→ **Task data**:
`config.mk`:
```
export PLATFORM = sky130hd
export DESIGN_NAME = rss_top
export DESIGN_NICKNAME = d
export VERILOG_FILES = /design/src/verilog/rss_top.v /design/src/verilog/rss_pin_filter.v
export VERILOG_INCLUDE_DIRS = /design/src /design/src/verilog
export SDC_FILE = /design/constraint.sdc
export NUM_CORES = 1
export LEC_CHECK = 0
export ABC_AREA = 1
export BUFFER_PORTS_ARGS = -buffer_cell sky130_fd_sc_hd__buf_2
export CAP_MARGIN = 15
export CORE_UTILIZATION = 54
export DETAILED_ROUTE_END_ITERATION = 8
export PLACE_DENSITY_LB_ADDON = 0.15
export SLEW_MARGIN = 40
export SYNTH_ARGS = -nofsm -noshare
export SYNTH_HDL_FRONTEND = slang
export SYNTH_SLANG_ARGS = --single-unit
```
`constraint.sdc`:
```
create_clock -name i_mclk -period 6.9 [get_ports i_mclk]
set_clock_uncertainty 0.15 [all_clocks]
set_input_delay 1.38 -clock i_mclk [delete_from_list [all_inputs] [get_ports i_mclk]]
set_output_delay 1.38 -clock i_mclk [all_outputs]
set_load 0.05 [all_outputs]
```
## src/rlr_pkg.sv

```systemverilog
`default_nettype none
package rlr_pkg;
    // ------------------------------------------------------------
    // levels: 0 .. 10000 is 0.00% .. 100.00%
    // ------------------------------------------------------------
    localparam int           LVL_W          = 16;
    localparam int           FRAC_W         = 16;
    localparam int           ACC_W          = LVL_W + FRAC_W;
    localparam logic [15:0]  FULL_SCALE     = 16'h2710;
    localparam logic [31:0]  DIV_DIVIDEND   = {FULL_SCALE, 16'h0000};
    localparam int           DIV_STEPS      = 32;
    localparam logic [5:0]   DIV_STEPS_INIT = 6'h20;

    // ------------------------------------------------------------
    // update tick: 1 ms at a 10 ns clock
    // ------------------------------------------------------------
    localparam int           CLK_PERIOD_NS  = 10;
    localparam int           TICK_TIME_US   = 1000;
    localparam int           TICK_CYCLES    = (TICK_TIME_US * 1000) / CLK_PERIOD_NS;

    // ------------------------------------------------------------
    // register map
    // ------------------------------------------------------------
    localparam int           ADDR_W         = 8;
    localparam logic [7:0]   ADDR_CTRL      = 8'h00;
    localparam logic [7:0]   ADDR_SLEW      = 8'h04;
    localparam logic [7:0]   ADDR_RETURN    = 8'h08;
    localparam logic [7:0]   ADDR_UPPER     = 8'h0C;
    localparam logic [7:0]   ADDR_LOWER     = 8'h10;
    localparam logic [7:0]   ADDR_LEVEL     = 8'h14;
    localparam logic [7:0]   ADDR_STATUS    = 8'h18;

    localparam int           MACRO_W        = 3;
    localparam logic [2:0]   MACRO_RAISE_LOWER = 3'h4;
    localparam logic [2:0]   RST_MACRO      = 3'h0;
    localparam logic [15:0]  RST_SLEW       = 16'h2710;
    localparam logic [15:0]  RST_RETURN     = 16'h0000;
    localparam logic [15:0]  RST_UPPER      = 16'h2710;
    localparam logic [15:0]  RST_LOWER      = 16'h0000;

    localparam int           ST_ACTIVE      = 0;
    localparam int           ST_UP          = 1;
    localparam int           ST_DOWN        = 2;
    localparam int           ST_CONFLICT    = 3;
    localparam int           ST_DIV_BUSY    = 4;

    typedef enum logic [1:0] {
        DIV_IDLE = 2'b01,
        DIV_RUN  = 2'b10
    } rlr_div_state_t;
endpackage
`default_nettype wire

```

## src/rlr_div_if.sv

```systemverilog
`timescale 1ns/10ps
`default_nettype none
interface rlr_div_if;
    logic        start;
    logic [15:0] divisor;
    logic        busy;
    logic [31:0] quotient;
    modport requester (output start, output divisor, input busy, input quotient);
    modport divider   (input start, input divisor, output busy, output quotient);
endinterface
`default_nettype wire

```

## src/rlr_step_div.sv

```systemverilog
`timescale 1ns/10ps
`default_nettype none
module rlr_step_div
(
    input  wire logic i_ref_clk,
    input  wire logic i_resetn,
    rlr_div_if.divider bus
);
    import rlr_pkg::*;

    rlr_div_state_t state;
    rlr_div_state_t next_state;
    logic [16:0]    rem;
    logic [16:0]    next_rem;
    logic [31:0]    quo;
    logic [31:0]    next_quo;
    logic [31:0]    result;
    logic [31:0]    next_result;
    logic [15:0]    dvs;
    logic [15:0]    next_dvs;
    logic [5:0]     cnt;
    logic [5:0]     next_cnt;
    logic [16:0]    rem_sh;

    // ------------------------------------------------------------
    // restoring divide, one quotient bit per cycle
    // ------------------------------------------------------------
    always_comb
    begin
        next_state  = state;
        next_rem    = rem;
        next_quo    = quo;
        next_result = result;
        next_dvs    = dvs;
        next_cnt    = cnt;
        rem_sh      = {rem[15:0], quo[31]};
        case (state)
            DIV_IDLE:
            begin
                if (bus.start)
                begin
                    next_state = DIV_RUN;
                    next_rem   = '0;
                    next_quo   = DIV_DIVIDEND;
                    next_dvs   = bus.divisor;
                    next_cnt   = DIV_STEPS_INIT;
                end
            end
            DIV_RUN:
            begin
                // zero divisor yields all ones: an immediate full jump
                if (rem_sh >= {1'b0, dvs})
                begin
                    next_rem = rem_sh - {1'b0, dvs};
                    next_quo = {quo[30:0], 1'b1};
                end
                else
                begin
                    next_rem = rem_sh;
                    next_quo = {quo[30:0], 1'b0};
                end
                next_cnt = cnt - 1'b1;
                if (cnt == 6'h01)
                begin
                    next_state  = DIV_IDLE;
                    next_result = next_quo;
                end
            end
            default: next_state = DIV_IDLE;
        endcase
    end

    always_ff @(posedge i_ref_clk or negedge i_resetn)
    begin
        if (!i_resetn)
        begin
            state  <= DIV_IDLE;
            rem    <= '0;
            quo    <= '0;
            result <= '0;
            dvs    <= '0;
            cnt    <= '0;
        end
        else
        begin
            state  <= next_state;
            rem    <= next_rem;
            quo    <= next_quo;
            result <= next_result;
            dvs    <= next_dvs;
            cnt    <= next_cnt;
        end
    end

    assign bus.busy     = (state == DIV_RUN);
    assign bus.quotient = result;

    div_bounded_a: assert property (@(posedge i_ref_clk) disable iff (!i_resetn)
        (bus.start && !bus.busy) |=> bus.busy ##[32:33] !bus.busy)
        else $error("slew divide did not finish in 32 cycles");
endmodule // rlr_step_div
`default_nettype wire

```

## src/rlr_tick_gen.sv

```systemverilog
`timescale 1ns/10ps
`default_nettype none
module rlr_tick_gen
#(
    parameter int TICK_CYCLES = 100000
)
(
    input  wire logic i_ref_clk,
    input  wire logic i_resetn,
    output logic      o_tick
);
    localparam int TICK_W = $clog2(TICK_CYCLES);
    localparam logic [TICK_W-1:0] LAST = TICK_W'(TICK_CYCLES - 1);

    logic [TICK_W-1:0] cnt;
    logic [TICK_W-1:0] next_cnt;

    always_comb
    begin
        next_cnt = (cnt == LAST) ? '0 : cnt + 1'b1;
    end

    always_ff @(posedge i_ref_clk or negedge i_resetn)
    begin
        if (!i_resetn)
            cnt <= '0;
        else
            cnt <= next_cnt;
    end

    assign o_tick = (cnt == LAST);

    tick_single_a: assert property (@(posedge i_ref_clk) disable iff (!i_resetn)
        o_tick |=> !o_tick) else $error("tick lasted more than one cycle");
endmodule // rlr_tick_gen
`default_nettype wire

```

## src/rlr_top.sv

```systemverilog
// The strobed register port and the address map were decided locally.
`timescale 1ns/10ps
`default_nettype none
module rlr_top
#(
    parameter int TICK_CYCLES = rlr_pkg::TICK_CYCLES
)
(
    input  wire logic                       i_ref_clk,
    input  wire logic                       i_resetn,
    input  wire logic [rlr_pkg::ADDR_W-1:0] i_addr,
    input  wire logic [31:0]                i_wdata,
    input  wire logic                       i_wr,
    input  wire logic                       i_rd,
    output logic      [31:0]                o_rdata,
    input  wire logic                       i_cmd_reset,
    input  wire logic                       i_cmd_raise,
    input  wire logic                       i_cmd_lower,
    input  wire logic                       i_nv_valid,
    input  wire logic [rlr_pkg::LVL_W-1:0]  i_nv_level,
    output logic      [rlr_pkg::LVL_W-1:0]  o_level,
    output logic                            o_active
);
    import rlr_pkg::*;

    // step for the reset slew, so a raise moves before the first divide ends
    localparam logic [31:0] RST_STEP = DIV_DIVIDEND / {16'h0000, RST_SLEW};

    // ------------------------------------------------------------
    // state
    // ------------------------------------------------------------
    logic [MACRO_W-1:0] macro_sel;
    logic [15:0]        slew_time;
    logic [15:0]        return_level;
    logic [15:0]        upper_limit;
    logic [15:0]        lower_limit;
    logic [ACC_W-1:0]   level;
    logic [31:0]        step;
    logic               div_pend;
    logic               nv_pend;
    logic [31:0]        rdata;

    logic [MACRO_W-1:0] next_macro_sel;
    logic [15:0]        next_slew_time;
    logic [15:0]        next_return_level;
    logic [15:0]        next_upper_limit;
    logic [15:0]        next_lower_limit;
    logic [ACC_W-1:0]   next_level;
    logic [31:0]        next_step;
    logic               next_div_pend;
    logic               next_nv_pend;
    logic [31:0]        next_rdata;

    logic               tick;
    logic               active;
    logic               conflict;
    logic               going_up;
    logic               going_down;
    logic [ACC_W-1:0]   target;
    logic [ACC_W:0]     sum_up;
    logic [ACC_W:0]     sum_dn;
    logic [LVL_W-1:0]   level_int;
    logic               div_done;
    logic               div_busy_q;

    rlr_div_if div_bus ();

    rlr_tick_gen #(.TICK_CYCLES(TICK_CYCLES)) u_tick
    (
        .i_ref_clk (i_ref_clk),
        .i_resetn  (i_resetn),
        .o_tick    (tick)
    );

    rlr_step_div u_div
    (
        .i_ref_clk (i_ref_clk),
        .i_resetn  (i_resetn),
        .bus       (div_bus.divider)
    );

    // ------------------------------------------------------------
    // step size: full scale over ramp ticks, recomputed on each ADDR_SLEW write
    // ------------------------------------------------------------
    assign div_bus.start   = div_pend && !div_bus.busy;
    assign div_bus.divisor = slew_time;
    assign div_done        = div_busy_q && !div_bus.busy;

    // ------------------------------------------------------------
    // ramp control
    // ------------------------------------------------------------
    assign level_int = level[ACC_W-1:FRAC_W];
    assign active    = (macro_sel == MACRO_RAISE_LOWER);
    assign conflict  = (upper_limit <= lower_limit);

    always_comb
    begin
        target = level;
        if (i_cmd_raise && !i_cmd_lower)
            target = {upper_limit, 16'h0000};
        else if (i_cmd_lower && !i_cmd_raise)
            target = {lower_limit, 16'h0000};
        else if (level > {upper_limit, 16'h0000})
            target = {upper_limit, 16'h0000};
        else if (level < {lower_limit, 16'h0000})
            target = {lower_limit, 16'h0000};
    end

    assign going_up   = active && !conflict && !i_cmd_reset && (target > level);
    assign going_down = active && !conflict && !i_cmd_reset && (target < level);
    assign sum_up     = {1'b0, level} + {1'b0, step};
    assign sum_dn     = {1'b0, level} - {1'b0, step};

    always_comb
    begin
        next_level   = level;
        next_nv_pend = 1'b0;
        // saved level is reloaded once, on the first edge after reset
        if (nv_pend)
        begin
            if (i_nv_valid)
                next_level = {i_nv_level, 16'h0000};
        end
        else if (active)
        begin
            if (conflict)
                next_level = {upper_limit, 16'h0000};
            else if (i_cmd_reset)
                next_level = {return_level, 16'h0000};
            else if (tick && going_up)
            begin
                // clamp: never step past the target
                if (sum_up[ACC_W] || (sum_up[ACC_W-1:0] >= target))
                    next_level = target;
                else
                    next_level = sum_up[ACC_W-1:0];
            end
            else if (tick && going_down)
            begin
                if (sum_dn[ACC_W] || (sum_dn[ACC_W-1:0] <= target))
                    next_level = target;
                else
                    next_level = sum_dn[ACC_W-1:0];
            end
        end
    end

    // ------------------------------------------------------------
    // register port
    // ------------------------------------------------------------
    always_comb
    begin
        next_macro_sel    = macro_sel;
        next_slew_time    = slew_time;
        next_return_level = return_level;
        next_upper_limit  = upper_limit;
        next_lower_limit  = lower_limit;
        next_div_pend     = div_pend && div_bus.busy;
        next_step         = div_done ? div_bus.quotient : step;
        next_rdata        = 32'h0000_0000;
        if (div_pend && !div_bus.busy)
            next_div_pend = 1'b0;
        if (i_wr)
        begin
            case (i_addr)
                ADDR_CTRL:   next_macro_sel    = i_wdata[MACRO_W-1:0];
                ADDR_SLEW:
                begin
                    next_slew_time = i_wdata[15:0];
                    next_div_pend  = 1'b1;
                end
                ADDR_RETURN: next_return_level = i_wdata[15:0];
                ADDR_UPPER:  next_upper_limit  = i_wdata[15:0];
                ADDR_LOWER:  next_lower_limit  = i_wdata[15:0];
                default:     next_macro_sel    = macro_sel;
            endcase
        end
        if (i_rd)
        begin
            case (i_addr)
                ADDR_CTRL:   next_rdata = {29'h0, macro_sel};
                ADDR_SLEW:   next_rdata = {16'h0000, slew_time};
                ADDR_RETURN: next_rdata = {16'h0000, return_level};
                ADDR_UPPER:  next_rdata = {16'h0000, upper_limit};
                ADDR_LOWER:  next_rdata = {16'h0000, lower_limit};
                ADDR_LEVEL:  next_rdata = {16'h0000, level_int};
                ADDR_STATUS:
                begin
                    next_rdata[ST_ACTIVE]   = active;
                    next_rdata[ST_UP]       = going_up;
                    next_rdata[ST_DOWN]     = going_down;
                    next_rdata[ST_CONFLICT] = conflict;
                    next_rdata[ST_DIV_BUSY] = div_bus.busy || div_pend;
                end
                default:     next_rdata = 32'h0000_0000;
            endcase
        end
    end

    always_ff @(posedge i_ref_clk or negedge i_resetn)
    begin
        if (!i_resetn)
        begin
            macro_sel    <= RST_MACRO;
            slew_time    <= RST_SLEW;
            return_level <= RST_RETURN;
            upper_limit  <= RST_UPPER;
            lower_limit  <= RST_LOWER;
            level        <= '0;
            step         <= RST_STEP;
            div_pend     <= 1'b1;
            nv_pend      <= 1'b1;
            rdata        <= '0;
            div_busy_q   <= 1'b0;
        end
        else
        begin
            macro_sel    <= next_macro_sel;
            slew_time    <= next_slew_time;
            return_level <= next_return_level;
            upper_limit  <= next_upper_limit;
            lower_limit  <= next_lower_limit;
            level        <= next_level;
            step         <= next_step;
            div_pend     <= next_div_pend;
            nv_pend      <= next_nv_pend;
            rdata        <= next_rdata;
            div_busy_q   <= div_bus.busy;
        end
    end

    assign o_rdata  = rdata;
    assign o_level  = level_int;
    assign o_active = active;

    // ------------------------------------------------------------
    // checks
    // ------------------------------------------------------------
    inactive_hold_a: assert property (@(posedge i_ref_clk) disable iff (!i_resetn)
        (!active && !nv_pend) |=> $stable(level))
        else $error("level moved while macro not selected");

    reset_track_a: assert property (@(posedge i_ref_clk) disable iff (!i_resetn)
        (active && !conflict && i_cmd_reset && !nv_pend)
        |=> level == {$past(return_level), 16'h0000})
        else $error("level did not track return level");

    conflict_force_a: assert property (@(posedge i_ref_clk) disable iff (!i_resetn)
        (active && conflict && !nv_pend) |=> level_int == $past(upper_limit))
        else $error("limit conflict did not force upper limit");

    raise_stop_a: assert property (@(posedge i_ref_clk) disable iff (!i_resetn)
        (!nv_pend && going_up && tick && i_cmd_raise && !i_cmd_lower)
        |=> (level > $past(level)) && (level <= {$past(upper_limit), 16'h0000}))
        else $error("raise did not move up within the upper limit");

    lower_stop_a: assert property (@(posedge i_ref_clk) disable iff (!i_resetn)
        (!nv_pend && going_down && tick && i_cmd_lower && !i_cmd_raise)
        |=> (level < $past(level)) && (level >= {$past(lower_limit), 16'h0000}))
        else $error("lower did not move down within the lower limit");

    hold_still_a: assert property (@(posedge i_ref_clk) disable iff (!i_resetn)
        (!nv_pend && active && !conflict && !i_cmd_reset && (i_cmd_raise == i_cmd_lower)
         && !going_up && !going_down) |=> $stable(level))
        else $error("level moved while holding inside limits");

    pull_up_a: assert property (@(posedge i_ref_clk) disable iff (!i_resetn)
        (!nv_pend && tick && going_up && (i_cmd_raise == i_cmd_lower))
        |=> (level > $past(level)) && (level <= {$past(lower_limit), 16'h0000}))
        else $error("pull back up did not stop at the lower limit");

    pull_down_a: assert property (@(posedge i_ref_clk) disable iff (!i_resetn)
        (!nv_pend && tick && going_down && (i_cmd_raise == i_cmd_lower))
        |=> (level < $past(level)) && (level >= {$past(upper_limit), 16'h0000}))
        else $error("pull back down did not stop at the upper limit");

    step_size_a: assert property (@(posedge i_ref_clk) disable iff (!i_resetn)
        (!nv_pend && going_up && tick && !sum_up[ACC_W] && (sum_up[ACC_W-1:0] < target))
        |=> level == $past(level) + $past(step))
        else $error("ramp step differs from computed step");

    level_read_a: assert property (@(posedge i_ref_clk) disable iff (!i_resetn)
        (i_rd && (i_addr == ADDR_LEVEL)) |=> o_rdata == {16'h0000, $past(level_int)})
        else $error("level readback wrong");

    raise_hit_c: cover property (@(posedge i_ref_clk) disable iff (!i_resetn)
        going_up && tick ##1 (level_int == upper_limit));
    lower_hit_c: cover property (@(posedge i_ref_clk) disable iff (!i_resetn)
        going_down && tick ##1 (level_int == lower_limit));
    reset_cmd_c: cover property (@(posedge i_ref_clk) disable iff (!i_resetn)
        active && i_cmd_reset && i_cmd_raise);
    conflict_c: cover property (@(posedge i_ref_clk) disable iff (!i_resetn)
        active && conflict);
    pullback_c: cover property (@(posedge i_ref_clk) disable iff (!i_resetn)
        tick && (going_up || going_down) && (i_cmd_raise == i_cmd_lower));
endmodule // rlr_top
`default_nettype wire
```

→ **Problem**:
What belongs in the answer is each line of the listing that contains the word "moved".

→ **Exercise solution**:
        else $error("level moved while macro not selected");
        else $error("level moved while holding inside limits");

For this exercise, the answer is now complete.